Verify processes. Jps commands should display 3 Kafka processes among other things

$ sudo jps -l 

16259 org.apache.zookeeper.server.quorum.QuorumPeerMain

3500 kafka.Kafka

3218 kafka.Kafka

2935 kafka.Kafka

...

Create topic

$ bin/kafka-topics.sh --create --zookeeper server01:2181/kafka --replication-factor 2 --partitions 1 --topic stockprice

View existing topics

$ bin/kafka-topics.sh --list --zookeeper server01:2181/kafka

Test your KAFKA by sending some test message on the stockprice topic

$ bin/kafka-console-producer.sh --broker-list server01:9092,server01:9093,server01:9094 --topic stockprice

Verify the sent message by starting a test consumer

$ bin/kafka-console-consumer.sh --zookeeper server01:2181/kafka --topic stockprice --from-beginning

Now type in some message in the consumer terminal and press enter.

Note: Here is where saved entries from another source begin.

==> inputs of v21 <==
Design system, start of the top module:
module system (clk, rst, ROM_IF_Q, ROM_W_Q, RAM_Q, ROM_IF_A, ROM_W_A,
  ROM_IF_OE, ROM_W_OE, RAM_A, RAM_WE, RAM_OE, RAM_D, done);
clock: 13.9 ns
lec_check: 0
abc_area: 1
cap_margin: 20
core_margin: 2
core_utilization: 72
slew_margin: 20
run.sh (not shown) runs the stock make flow with config.mk's settings and CLKGATE_MAP_FILE=.
==> inputs of v35, as changes to v21 <==
- ABC_AREA: 1 -> unset
- CELL_PAD_IN_SITES_DETAIL_PLACEMENT: unset -> 1
- CELL_PAD_IN_SITES_GLOBAL_PLACEMENT: unset -> 3
- CORE_ASPECT_RATIO: unset -> 0.51
- CORE_MARGIN: 2 -> 7
- CORE_UTILIZATION: 72 -> 53
- CTS_CLUSTER_SIZE: unset -> 30
- MAX_ROUTING_LAYER: unset -> met4
- MIN_ROUTING_LAYER: unset -> met1
- TNS_END_PERCENT: unset -> 30
==> flow/constraint.sdc (replaced) <==
create_clock -name core_clock -period 12.0 [get_ports {clk}]
set_input_delay 2.4000 -clock core_clock [delete_from_list [all_inputs] [get_ports {clk}]]
set_output_delay 2.4000 -clock core_clock [all_outputs]
set_load 0.01 [all_outputs]
==> notes <==
v35 died in 3_1_place_gp_skip_io on GPL-0301. v21 produced a layout that fails on setup timing.
Against v21, the die size of v35 is larger by 39%.
Synthesized area: v21 is higher than v35 (about 2%).
In v35 the synthesized cell count is lower than in v21, by about 14%.

* * *

==> wip/willow: inputs <==
system again, from the RTL that the note above started with.
Settings: LEC_CHECK=0, CAP_MARGIN=5, CORE_MARGIN=2, CORE_UTILIZATION=72, CTS_CLUSTER_DIAMETER=58, PLACE_DENSITY=0.37, SETUP_SLACK_MARGIN=2.76, SLEW_MARGIN=20; clock period 15.7 ns.
==> wip/nickel (differences from wip/willow) <==
- CAP_MARGIN: 5 -> 20
- CELL_PAD_IN_SITES_GLOBAL_PLACEMENT: not set -> 1
- CORE_MARGIN: 2 -> 9
- CORE_UTILIZATION: 72 -> 40
- CTS_CLUSTER_DIAMETER: 58 -> not set
- GPL_ROUTABILITY_DRIVEN: not set -> 1
- GPL_TIMING_DRIVEN: not set -> 0
- PLACE_DENSITY: 0.37 -> not set
- PLACE_DENSITY_LB_ADDON: not set -> 0.11
- SETUP_SLACK_MARGIN: 2.76 -> not set
- SLEW_MARGIN: 20 -> 40
- TNS_END_PERCENT: not set -> 35
==> flow/constraint.sdc (replaced) <==
create_clock -name core_clock -period 17.0 [get_ports {clk}]
set_input_delay 3.4000 -clock core_clock [delete_from_list [all_inputs] [get_ports {clk}]]
set_output_delay 3.4000 -clock core_clock [all_outputs]
set_load 0.01 [all_outputs]
==> ci_impl_report.md <==
## Synthesis and layout report

| Metric | Value |
|---|---|
| Seq pwr share | `a little over a third` |
| Crit. Startpoint | `conv2.weight[1][4]` |
| Fail Reasons | `setup timing` |
| Status | `failed layout checks` |
| Worst setup margin | `-1.853 ns` |
| # setup viols final | `8` |
| Layout non-clock buf frac | `approximately 4.2%` |
The numbers above come from wip/nickel.

==> ci_impl_report.md <==
## Synthesis and layout report

| Metric | Value |
|---|---|
| Crit. Startpoint | `conv1.weight[2][5]` |
| Tot Pwr | `between 2 and 3 mW` |
| Synth area leader | `fa_1` |
| Status | `failed layout checks` |
| Yosys top cell by instances | `inv_1` |
| Fail Reasons | `setup timing` |
| # setup viols final | `8` |
| Layout non-clock buf frac | `between 8 and 9%` |
| Seq pwr share | `a little under a third` |
| Worst setup margin | `-3.620 ns` |
The numbers above come from wip/willow.


* * *

==> run a: inputs <==
==> flow/design.v <==
module conv(clk,rst,clear,w_w,w_in,if_w,if_in,out);
 input	clk;
 input	rst;
 input	clear;
 input	w_w;
 input	if_w;	
 input [16-1:0] w_in;
 input [16-1:0] if_in;
 output signed [16*2+1:0]out;
 wire signed [16*2:0]out1;
 reg signed [16-1:0] weight [2:0];
 reg signed [16-1:0] feature [2:0];
 always@(posedge rst  or posedge clk)
begin
if(rst)
begin
weight[0]<=16'd0;
weight[1]<=16'd0;
weight[2]<=16'd0;
feature[0]<=16'd0;
feature[1]<=16'd0;
feature[2]<=16'd0;
end
else if(clear)
begin
weight[0]<=16'd0;
weight[1]<=16'd0;
weight[2]<=16'd0;
feature[0]<=16'd0;
feature[1]<=16'd0;
feature[2]<=16'd0;
end
else
begin
if(w_w==1'b1 )
begin
weight[0]<=weight[1];
weight[1]<=weight[2];
weight[2]<=w_in;
end
if(if_w==1'b1 )
begin
feature[0]<=feature[1];
feature[1]<=feature[2];
feature[2]<=if_in;
end
end
end
assign out1 = weight[2]*feature[2]+weight[1]*feature[1]+weight[0]*feature[0];
assign out  ={out1[32],out1};
endmodule
module sat_adder(in0, in1, in2, sum);
input  signed[33:0]	in0, in1, in2;
output signed[15:0]	sum;
wire signed[35:0]temp=(in0+in1+in2);
assign sum=($signed(temp)>$signed(36'd255))?16'd255:($signed(temp)<$signed(36'd0))?16'd0:temp[15:0];
endmodule
module Controller (clk, rst, ROM_IF_A, ROM_W_A, ROM_IF_OE, ROM_W_OE, RAM_A, 
					RAM_WE, RAM_OE, sel_if, sel_w, clear, done);
  parameter INIT    = 3'b000,READ_W=3'b001,WRITE=3'b010,READ_C=3'b011,READ_9=3'b100,Done=3'b101;
  input         clk;
  input         rst;
  output reg [19:0] ROM_IF_A, ROM_W_A;
  output reg		ROM_IF_OE, ROM_W_OE;
  output reg [19:0] RAM_A;
  output reg		RAM_WE;
  output reg		RAM_OE;
  output reg [2:0]  sel_if, sel_w;
  output reg		clear;
  output reg 		done;
  reg	[2:0] tsel_if, tsel_w;
  reg   [2:0]  state,n_state;
  reg	[19:0] column;
  reg   [19:0]  row;
  reg   [3:0]	counter;
always@(posedge clk or posedge rst)begin 
if(rst)
	state<=INIT;
else
	state<=n_state;
end
always@(posedge clk or posedge rst)begin 
  if(rst)begin
    counter<=4'd0;
  end
else if(state==READ_W && counter==4'd9)
      counter<=4'd0;
  else if(state==READ_W)
     counter<=counter+4'd1;
  else if(state==READ_C)
     counter<=counter+4'd1;
  else if(state==READ_9)
     counter<=counter+4'd1;
  else if(state==WRITE || state==INIT)
     counter<=4'd0;
end
always@(*)begin 
    if(state==INIT)begin
    sel_w=3'b0;
      sel_if=3'b0;
end
else if(state==READ_W)
	begin
if(counter==4'd0)begin
                  sel_w=3'b000;
		  sel_if=3'b000;
              end
else  if(counter==4'd1)begin
  			sel_w=3'b001;
		  sel_if=3'b001;
end
else if(counter==4'd2)begin
  			sel_w=3'b001;
		  sel_if=3'b001;
end
else if(counter==4'd3)begin
  			sel_w=3'b001;
		  sel_if=3'b001;
end
else   if(counter==4'd4)begin
                  sel_w=3'b010;
		  sel_if=3'b010;
              end
else   if(counter==4'd5)begin
                  sel_w=3'b010;
		  sel_if=3'b010;
              end
else   if(counter==4'd6)begin
                  sel_w=3'b010;
		  sel_if=3'b010;
              end
else  if(counter==4'd7)begin
                  sel_w=3'b100;
	          sel_if=3'b100;
              end
else  if(counter==4'd8)begin
                  sel_w=3'b100;
	          sel_if=3'b100;
              end
else  if(counter==4'd9)begin
                  sel_w=3'b100;
	          sel_if=3'b100;
              end
else begin
 	           sel_w=3'b100;
	          sel_if=3'b100;
    end
end
else if(state==READ_C)
	begin
          if(counter==4'd0)begin
                  sel_if=3'b000;
	            sel_w=3'b000;
              end
         else if(counter==4'd1)begin
                  sel_if=3'b001;
			sel_w=3'b000;
              end
         else if(counter==4'd2)begin
                  sel_if=3'b010;
			sel_w=3'b000;
              end
	 else if(counter==4'd3)begin
                  sel_if=3'b100;
			sel_w=3'b000;
              end
else  begin
			sel_if=3'b100;
			sel_w=3'b000;
end
    end
else if(state==READ_9)begin
if(counter==4'd0)begin
                  sel_w=3'b000;
		  sel_if=3'b000;
              end
else  if(counter==4'd1)begin
  			sel_w=3'b000;
		  sel_if=3'b001;
end
else if(counter==4'd2)begin
  			sel_w=3'b000;
		  sel_if=3'b001;
end
else if(counter==4'd3)begin
  			sel_w=3'b000;
		  sel_if=3'b001;
end
else   if(counter==4'd4)begin
                  sel_w=3'b000;
		  sel_if=3'b010;
              end
else   if(counter==4'd5)begin
                  sel_w=3'b000;
		  sel_if=3'b010;
              end
else   if(counter==4'd6)begin
                  sel_w=3'b000;
		  sel_if=3'b010;
              end
else  if(counter==4'd7)begin
                  sel_w=3'b000;
	          sel_if=3'b100;
              end
else  if(counter==4'd8)begin
                  sel_w=3'b000;
	          sel_if=3'b100;
              end
else  if(counter==4'd9)begin
                  sel_w=3'b000;
	          sel_if=3'b100;
              end
else begin
sel_w=3'b000;
	          sel_if=3'b100;
end
end
	else if(state==WRITE)
   begin
	          sel_if=3'b000;
                  sel_w=3'b000;
    end
     else
begin
		sel_if=3'b000;
                  sel_w=3'b000;
end
end
always@(*)begin 
if(state==INIT)
RAM_A=20'd0;
if(column==20'd0)
RAM_A=(row<<8)+column;
else
RAM_A=(row<<8)+(column-20'd2);
end
always@(*)begin 
if(state==INIT)
ROM_IF_A=20'd0;
 else   if(state==READ_W)begin
   if(counter==4'd0)begin
    ROM_IF_A=(row<<8)+(row<<1)+column;
   end
  else if(counter==4'd1)begin
    ROM_IF_A=(row<<8)+(row<<1)+(column+20'd1);
   end
   else if(counter==4'd2)begin
    ROM_IF_A=(row<<8)+(row<<1)+(column+20'd2);
   end
   else if(counter==4'd3)begin
    ROM_IF_A=((row+20'd1)<<8)+((row+20'd1)<<1)+column;
   end
    else if(counter==4'd4)begin
    ROM_IF_A=((row+20'd1)<<8)+((row+20'd1)<<1)+(column+20'd1);
   end
    else if(counter==4'd5)begin
    ROM_IF_A=((row+20'd1)<<8)+((row+20'd1)<<1)+(column+20'd2);
   end
    else if(counter==4'd6)begin
    ROM_IF_A=((row+20'd2)<<8)+((row+20'd2)<<1)+column;
   end
    else if(counter==4'd7)begin
    ROM_IF_A=((row+20'd2)<<8)+((row+20'd2)<<1)+(column+20'd1);
   end
    else if(counter==4'd8)begin
    ROM_IF_A=((row+20'd2)<<8)+((row+20'd2)<<1)+(column+20'd2);
   end
    else if(counter==4'd9)begin
    ROM_IF_A=((row+20'd2)<<8)+((row+20'd2)<<1)+(column+20'd2);
   end
else ROM_IF_A=((row+20'd2)<<8)+((row+20'd2)<<1)+(column+20'd2);
   end
   else if(state==READ_9)begin
    if(counter==4'd0)begin
    ROM_IF_A=(row<<8)+(row<<1)+column;
   end
  else if(counter==4'd1)begin
    ROM_IF_A=(row<<8)+(row<<1)+(column+20'd1);
   end
   else if(counter==4'd2)begin
    ROM_IF_A=(row<<8)+(row<<1)+(column+20'd2);
   end
   else if(counter==4'd3)begin
    ROM_IF_A=((row+20'd1)<<8)+((row+20'd1)<<1)+column;
   end
    else if(counter==4'd4)begin
    ROM_IF_A=((row+20'd1)<<8)+((row+20'd1)<<1)+(column+20'd1);
   end
    else if(counter==4'd5)begin
    ROM_IF_A=((row+20'd1)<<8)+((row+20'd1)<<1)+(column+20'd2);
   end
    else if(counter==4'd6)begin
    ROM_IF_A=((row+20'd2)<<8)+((row+20'd2)<<1)+column;
   end
    else if(counter==4'd7)begin
    ROM_IF_A=((row+20'd2)<<8)+((row+20'd2)<<1)+(column+20'd1);
   end
    else if(counter==4'd8)begin
    ROM_IF_A=((row+20'd2)<<8)+((row+20'd2)<<1)+(column+20'd2);
   end
    else if(counter==4'd9)begin
    ROM_IF_A=((row+20'd2)<<8)+((row+20'd2)<<1)+(column+20'd2);
   end
else ROM_IF_A=((row+20'd2)<<8)+((row+20'd2)<<1)+(column+20'd2);
    end   
   else if(state==READ_C)begin
          if(counter==4'd0)begin
             ROM_IF_A=(row<<8)+(row<<1)+column;
          end
         else if(counter==4'd1)begin
             ROM_IF_A=((row+20'd1)<<8)+((row+20'd1)<<1)+column;
          end
         else if(counter==4'd2)begin
             ROM_IF_A=((row+20'd2)<<8)+((row+20'd2)<<1)+column;
          end
	 else if(counter==4'd3)begin
             ROM_IF_A=((row+20'd2)<<8)+((row+20'd2)<<1)+column;
          end
         else
 ROM_IF_A=((row+20'd2)<<8)+((row+20'd2)<<1)+column;
   end
else
ROM_IF_A=20'd0;
end
always@(*)begin 
   if(state==INIT)
ROM_W_A=20'd0;
 else   if(state==READ_W)begin
          if(counter==4'd0)begin
             ROM_W_A=20'd0;
              end
         else if(counter==4'd1)begin
             ROM_W_A=20'd1;
              end
         else if(counter==4'd2)begin
             ROM_W_A=20'd2;
              end
         else if(counter==4'd3)begin
             ROM_W_A=20'd3;
              end
         else if(counter==4'd4)begin
             ROM_W_A=20'd4;
              end
         else if(counter==4'd5)begin
             ROM_W_A=20'd5;
              end
         else if(counter==4'd6)begin
             ROM_W_A=20'd6;
              end
         else if(counter==4'd7)begin
             ROM_W_A=20'd7;
              end
         else if(counter==4'd8)begin
             ROM_W_A=20'd8;
              end
	else if(counter==4'd9)begin
	ROM_W_A=20'd8;
	end
else ROM_W_A=20'd8;
    end   
else
ROM_W_A=20'd0;
end
always@(posedge clk or posedge rst)begin 
  if(rst)begin
     column<=20'd0;
	 row<=20'd0;
  end
else if (column==20'd0 && state==WRITE)
begin
column<=column+20'd3;
end
  else if(state==WRITE && column==20'd257)begin
        column<=20'd0;
        row<=row+20'd1;
   end
  else if(state==WRITE)
   column<=column+20'd1;
  else if(state==READ_C)
  row<=row;
end
always@(*)begin 
  case(state)
       INIT:begin
            n_state=READ_W;
end
       READ_W:begin
                  if(counter==4'd9)
                     n_state=WRITE;
                  else
                     n_state=READ_W;
              end
       READ_C:begin
                  if(counter==4'd3)
                     n_state=WRITE;
                  else
                     n_state=READ_C;
              end
       READ_9:begin
                  if(counter==4'd9)
                     n_state=WRITE;
                  else
                     n_state=READ_9;
              end
       WRITE:begin
                  if(column==20'd257&&row==20'd255)
                     n_state=Done;
                  else if(column==20'd257)
                     n_state=READ_9;
                  else
                     n_state=READ_C;
              end
       Done:n_state=INIT;    
 default:n_state=Done;
endcase
end
always@(*)begin  
case(state)
INIT:begin
	ROM_IF_OE=1'b0;
	ROM_W_OE=1'b0;
	RAM_WE=1'b0;
	RAM_OE=1'b0;
	clear=1'b0;
	done=1'b0;
	end
READ_W:begin
        ROM_IF_OE=1'b1;
	ROM_W_OE=1'b1;
	RAM_WE=1'b0;
	RAM_OE=1'b0;
	clear=1'b0;
	done=1'b0;
      end
WRITE:begin
      ROM_IF_OE=1'b0;
	ROM_W_OE=1'b0;
	RAM_WE=1'b1;
	RAM_OE=1'b0;
	clear=1'b0;
	done=1'b0;
	end
READ_C:begin
      ROM_IF_OE=1'b1;
	ROM_W_OE=1'b0;
	RAM_WE=1'b0;
	RAM_OE=1'b0;
	clear=1'b0;
	done=1'b0;
	end
READ_9:begin
      ROM_IF_OE=1'b1;
	ROM_W_OE=1'b0;
	RAM_WE=1'b0;
	RAM_OE=1'b0;
	clear=1'b0;
	done=1'b0;
	end
Done:begin
      ROM_IF_OE=1'b0;
	ROM_W_OE=1'b0;
	RAM_WE=1'b0;
	RAM_OE=1'b0;
	clear=1'b0;
	done=1'b1;
	end
default:begin
	ROM_IF_OE=1'b0;
	ROM_W_OE=1'b0;
	RAM_WE=1'b0;
	RAM_OE=1'b0;
	clear=1'b0;
	done=1'b0;
	end
endcase
end
endmodule
`timescale 1ns/10ps
module system (clk, rst, ROM_IF_Q, ROM_W_Q, RAM_Q, ROM_IF_A, ROM_W_A,
  ROM_IF_OE, ROM_W_OE, RAM_A, RAM_WE, RAM_OE, RAM_D, done);
  input         clk;
  input         rst;
  input  [15:0] ROM_IF_Q, ROM_W_Q;
  input  [15:0] RAM_Q;
  output [19:0] ROM_IF_A, ROM_W_A;
  output		ROM_IF_OE, ROM_W_OE;
  output [19:0] RAM_A;
  output        RAM_WE;
  output        RAM_OE;
  output [15:0] RAM_D;
  output        done;
  wire [2:0]  sel_if, sel_w;
  wire 		  clear;
  wire [33:0]	out0, out1, out2;
  conv conv1 (
  .clk(clk), .rst(rst), .clear(clear), .w_w(sel_w[0]), .w_in(ROM_W_Q), .if_w(sel_if[0]), .if_in(ROM_IF_Q), .out(out0));
  conv conv2 (
  .clk(clk), .rst(rst), .clear(clear), .w_w(sel_w[1]), .w_in(ROM_W_Q), .if_w(sel_if[1]), .if_in(ROM_IF_Q), .out(out1));
  conv conv3 (
  .clk(clk), .rst(rst), .clear(clear), .w_w(sel_w[2]), .w_in(ROM_W_Q), .if_w(sel_if[2]), .if_in(ROM_IF_Q), .out(out2));
  sat_adder a1 (
  .in0(out0), .in1(out1), .in2(out2), .sum(RAM_D));
  Controller c1(
  .clk(clk), .rst(rst), .ROM_IF_A(ROM_IF_A), .ROM_W_A(ROM_W_A), .ROM_IF_OE(ROM_IF_OE),
  .ROM_W_OE(ROM_W_OE), .RAM_A(RAM_A), .RAM_WE(RAM_WE), .RAM_OE(RAM_OE), .sel_if(sel_if),
  .sel_w(sel_w), .clear(clear), .done(done));
endmodule
==> flow/run.sh <==
#!/bin/bash
# the make line also repeats each setting of config.mk as NAME=value (left out here)
make -C /OpenROAD-flow-scripts/flow DESIGN_CONFIG=/design/flow/config.mk WORK_HOME=/design/flow/orfs CLKGATE_MAP_FILE= finish
==> flow/config.mk <==
export PLATFORM = sky130hd
export DESIGN_NAME = system
export DESIGN_NICKNAME = system
export VERILOG_FILES = /design/flow/design.v
export SDC_FILE = /design/flow/constraint.sdc
export NUM_CORES = 4
export LEC_CHECK = 0
export ABC_AREA = 1
export CAP_MARGIN = 20
export CORE_MARGIN = 2
export CORE_UTILIZATION = 69
export SLEW_MARGIN = 20
==> flow/constraint.sdc <==
create_clock -name core_clock -period 7.72 [get_ports {clk}]
set_input_delay 1.5440 -clock core_clock [delete_from_list [all_inputs] [get_ports {clk}]]
set_output_delay 1.5440 -clock core_clock [all_outputs]
set_load 0.01 [all_outputs]
==> run b: changes against run a <==
--- a/flow/config.mk
+++ b/flow/config.mk
@@ -7,6 +7,5 @@
 export LEC_CHECK = 0
-export ABC_AREA = 1
 export CAP_MARGIN = 20
 export CORE_MARGIN = 2
-export CORE_UTILIZATION = 69
+export CORE_UTILIZATION = 24
 export SLEW_MARGIN = 20
==> flow/constraint.sdc (replaced) <==
create_clock -name core_clock -period 21.4 [get_ports {clk}]
set_input_delay 4.2800 -clock core_clock [delete_from_list [all_inputs] [get_ports {clk}]]
set_output_delay 4.2800 -clock core_clock [all_outputs]
set_load 0.01 [all_outputs]
==> run c: changes against run a <==
--- a/flow/config.mk
+++ b/flow/config.mk
@@ -7,6 +7,7 @@
 export LEC_CHECK = 0
-export ABC_AREA = 1
-export CAP_MARGIN = 20
+export CAP_MARGIN = 40
 export CORE_MARGIN = 2
-export CORE_UTILIZATION = 69
+export CORE_UTILIZATION = 72
+export CTS_CLUSTER_DIAMETER = 59
+export SETUP_SLACK_MARGIN = -0.94
 export SLEW_MARGIN = 20
==> flow/constraint.sdc (replaced) <==
create_clock -name core_clock -period 13.9 [get_ports {clk}]
set_input_delay 2.7800 -clock core_clock [delete_from_list [all_inputs] [get_ports {clk}]]
set_output_delay 2.7800 -clock core_clock [all_outputs]
set_load 0.01 [all_outputs]
==> results <==
- Run a died in global routing, error GRT-0116. Run b finished clean. Run c finished with negative setup slack left.
- In run c the wire length is larger than in run b, by about 8%.
- Area after synthesis is the same in run b and run c.
- Between run b and run c, the lower worst setup slack is in run c (gap 4.6 ns).
- In synthesized cell count, run b and run c do not differ.
- Of run c and run b, run c has the higher power (gap 86%, measured against run b).
- Between run c and run b, the lower final area is in run b (gap 6.1%, measured against run b).
- Between run c and run b, the lower final cell count is in run c (gap 15%, measured against run b).
- In run b the clock-buffer cell count is lower than in run c, by 26.
- Of run c and run b, run b has the higher clock skew (gap 0.028 ns).
- In run b the sequential power is smaller than in run c, by 34%.
- Clock power: run b is lower than run c (52%).
Power figures rest on the tool's default switching activity, not on a simulated workload.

You should find the message in the consumer terminal.

Describe the stockprice topic

$ bin/kafka-topics.sh --describe --zookeeper server01:2181/kafka --topic stockprice

Find consumer groups

$ bin/kafka-run-class.sh kafka.admin.ConsumerGroupCommand --zookeeper server01:2181/kafka --list

Check consumer position for each topic for a consumer group

$ bin/kafka-run-class.sh kafka.admin.ConsumerGroupCommand --zookeeper server01:2181/kafka --describe --group <consumer group id>

Find offset range for a topic

$ bin/kafka-run-class.sh kafka.tools.GetOffsetShell --broker-list server01:9092,server01:9093,server01:9094 --topic stockprice --time -1

If you want to kill the Kafka server process, run the following commands

$ sudo ps -ef | grep server.properties
$ kill -9 <pid>

OR use stop-server.sh

$ bin/kafka-server-stop.sh

Processing Streaming Data Using Spark Streaming

$ /usr/lib/spark/bin/run-example streaming.KafkaWordCount server02:2181/kafka spark-stream-consumer stockprice 1

Stream producer using Spark streaming

$ /usr/lib/spark/bin/run-example streaming.KafkaWordCountProducer server01:9092 stockprice 10 5

Source Code: https://github.com/apache/spark/blob/master/examples/src/main/scala/org/apache/spark/examples/streaming/KafkaWordCount.scala

Monitoring KAFKA server process using JMX

Launch jconsole or jvisualvm and connect to the remote JMX thread

Kafka Connect

  • Kafka Connect is a tool for scalably and reliably streaming data between Apache Kafka and other systems. It makes it simple to quickly define connectors that move large collections of data into and out of Kafka. Kafka Connect can ingest entire databases or collect metrics from all your application servers into Kafka topics, making the data available for stream processing with low latency. An export job can deliver data from Kafka topics into secondary storage and query systems or into batch systems for offline analysis. Kafka Connect features include:
  • A common framework for Kafka connectors - Kafka Connect standardizes integration of other data systems with Kafka, simplifying connector development, deployment, and management
  • Distributed and standalone modes - scale up to a large, centrally managed service supporting an entire organization or scale down to development, testing, and small production deployments
  • REST interface - submit and manage connectors to your Kafka Connect cluster via an easy to use REST API
  • Automatic offset management - with just a little information from connectors, Kafka Connect can manage the offset commit process automatically so connector developers do not need to worry about this error prone part of connector development
  • Distributed and scalable by default - Kafka Connect builds on the existing group management protocol. More workers can be added to scale up a Kafka Connect cluster.
  • Streaming/batch integration - leveraging Kafka's existing capabilities, Kafka Connect is an ideal solution for bridging streaming and batch data systems

Since we are going to use JDBC as source, for demo, we will use mysql.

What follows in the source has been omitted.